Exercise objective — Where does the string "primary" occur in the records? Copy each line that holds it.

Top of Supplied data

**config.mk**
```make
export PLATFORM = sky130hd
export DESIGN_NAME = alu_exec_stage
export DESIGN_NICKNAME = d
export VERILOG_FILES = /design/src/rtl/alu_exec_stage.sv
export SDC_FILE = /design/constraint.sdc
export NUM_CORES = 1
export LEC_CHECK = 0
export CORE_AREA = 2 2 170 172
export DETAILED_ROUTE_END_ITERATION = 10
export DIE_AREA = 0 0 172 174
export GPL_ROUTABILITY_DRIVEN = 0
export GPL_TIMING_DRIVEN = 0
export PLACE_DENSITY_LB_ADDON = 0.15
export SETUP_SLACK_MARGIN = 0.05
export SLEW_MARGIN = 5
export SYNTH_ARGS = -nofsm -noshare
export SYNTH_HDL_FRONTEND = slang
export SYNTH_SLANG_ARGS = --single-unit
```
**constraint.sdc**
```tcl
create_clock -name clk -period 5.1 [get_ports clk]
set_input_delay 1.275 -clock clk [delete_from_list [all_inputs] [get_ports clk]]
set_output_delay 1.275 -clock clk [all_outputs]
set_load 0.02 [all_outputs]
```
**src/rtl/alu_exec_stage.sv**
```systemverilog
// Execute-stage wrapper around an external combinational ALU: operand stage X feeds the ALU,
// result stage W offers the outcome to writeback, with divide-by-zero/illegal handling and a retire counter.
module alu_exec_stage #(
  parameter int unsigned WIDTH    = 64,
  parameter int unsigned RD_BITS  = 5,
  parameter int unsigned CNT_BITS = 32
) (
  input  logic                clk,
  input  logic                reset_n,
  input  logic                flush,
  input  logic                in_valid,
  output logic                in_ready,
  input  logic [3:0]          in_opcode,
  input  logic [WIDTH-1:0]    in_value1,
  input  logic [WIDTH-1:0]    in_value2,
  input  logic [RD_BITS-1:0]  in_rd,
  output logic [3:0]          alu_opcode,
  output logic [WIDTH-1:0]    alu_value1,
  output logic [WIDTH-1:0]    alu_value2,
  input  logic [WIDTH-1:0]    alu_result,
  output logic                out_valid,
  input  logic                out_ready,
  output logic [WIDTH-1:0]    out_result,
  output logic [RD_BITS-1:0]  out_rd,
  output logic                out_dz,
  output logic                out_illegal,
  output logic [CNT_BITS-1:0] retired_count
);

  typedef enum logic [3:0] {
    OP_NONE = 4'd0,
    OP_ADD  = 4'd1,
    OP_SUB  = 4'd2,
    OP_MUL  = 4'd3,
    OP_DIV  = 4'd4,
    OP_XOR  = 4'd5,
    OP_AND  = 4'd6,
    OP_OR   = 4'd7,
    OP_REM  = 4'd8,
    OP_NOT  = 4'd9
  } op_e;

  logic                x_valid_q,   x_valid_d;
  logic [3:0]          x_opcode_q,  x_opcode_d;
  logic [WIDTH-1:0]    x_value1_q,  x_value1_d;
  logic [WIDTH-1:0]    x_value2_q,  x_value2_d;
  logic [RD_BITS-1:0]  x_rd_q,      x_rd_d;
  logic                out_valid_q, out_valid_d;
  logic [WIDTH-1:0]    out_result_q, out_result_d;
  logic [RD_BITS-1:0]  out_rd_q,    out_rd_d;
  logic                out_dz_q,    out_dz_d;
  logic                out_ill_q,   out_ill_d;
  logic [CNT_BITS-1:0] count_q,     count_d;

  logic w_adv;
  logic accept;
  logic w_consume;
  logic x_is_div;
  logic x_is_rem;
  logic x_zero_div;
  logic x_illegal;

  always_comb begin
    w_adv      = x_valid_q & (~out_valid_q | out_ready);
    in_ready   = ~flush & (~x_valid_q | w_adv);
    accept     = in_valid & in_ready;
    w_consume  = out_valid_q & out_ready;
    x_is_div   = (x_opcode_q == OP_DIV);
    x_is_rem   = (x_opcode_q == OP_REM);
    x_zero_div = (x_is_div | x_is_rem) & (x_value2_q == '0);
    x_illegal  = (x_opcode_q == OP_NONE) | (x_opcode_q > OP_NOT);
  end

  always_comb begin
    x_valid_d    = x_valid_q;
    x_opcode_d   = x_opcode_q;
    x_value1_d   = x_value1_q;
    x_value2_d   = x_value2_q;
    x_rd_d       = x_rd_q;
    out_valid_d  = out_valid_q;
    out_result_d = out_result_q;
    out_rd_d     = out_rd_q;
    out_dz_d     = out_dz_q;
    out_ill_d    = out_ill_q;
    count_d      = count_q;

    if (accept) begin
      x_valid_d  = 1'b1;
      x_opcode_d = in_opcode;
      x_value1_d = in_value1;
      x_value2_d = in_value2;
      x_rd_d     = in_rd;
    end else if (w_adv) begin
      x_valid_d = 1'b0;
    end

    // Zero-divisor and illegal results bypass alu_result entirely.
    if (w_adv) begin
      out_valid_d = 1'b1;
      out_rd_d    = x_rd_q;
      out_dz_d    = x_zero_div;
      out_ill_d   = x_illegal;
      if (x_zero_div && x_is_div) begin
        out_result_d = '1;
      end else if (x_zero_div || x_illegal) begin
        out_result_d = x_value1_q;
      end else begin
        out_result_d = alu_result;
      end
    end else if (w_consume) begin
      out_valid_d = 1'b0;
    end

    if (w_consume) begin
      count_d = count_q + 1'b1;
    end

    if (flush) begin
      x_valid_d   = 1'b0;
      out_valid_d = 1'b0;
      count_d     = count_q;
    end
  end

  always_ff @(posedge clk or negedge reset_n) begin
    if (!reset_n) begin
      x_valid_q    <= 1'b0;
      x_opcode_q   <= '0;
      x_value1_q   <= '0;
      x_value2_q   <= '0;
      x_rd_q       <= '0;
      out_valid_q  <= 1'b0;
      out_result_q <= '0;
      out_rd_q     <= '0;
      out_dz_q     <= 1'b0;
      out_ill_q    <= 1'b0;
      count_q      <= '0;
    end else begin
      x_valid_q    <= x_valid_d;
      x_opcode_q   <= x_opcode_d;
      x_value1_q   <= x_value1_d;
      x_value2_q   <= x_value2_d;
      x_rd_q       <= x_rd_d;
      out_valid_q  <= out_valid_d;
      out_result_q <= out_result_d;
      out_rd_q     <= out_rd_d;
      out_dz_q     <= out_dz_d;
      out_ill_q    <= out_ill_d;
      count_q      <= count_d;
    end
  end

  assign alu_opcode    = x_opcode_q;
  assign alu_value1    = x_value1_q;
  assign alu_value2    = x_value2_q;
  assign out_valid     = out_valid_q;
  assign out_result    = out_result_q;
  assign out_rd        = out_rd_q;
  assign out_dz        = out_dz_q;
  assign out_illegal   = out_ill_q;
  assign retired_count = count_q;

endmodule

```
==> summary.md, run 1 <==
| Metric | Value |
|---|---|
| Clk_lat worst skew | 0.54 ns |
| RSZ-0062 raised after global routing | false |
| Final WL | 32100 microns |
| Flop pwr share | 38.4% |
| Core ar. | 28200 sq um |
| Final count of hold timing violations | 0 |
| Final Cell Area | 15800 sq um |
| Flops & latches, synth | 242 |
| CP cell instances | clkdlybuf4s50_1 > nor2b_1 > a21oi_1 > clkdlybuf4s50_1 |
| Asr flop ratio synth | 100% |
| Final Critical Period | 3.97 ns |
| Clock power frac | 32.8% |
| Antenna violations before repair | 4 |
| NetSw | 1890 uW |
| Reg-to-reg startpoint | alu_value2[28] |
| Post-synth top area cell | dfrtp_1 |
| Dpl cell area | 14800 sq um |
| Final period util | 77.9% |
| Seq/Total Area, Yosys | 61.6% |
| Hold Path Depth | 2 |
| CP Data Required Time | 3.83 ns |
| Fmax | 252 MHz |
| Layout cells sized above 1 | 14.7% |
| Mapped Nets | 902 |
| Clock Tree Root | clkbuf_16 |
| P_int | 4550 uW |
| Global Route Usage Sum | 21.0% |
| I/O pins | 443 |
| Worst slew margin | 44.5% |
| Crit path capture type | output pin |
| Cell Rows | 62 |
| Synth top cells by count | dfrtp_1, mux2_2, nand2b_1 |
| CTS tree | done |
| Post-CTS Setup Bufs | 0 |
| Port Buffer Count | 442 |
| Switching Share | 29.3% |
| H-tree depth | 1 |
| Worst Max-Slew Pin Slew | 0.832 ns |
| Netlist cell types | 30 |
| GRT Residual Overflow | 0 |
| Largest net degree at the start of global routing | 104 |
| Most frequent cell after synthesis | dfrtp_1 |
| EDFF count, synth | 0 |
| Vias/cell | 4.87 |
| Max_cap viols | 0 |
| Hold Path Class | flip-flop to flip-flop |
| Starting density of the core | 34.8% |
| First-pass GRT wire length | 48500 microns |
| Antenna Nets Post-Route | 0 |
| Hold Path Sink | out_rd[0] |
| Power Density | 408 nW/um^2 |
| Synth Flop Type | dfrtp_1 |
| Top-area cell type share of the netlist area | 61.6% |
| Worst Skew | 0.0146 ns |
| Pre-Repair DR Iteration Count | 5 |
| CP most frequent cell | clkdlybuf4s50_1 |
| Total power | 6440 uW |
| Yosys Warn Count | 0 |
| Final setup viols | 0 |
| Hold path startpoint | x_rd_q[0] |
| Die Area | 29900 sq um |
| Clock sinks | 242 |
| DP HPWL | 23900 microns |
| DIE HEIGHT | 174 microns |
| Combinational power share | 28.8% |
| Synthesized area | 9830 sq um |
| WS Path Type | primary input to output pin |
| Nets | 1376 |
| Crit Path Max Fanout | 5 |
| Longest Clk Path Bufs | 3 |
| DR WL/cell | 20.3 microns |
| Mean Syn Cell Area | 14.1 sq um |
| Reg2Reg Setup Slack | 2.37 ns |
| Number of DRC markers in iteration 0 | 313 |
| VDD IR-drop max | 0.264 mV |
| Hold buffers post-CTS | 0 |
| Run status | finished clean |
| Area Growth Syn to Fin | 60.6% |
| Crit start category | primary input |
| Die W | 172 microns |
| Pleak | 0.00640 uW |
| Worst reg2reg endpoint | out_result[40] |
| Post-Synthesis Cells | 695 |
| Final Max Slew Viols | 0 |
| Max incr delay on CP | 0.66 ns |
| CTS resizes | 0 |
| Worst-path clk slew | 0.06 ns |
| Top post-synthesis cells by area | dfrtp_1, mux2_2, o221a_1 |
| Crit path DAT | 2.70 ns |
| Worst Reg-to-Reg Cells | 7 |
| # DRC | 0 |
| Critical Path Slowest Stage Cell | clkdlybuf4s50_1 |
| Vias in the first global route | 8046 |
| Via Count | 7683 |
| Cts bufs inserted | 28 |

Bottom of Supplied data

Final answer —
| WS Path Type | primary input to output pin |
| Crit start category | primary input |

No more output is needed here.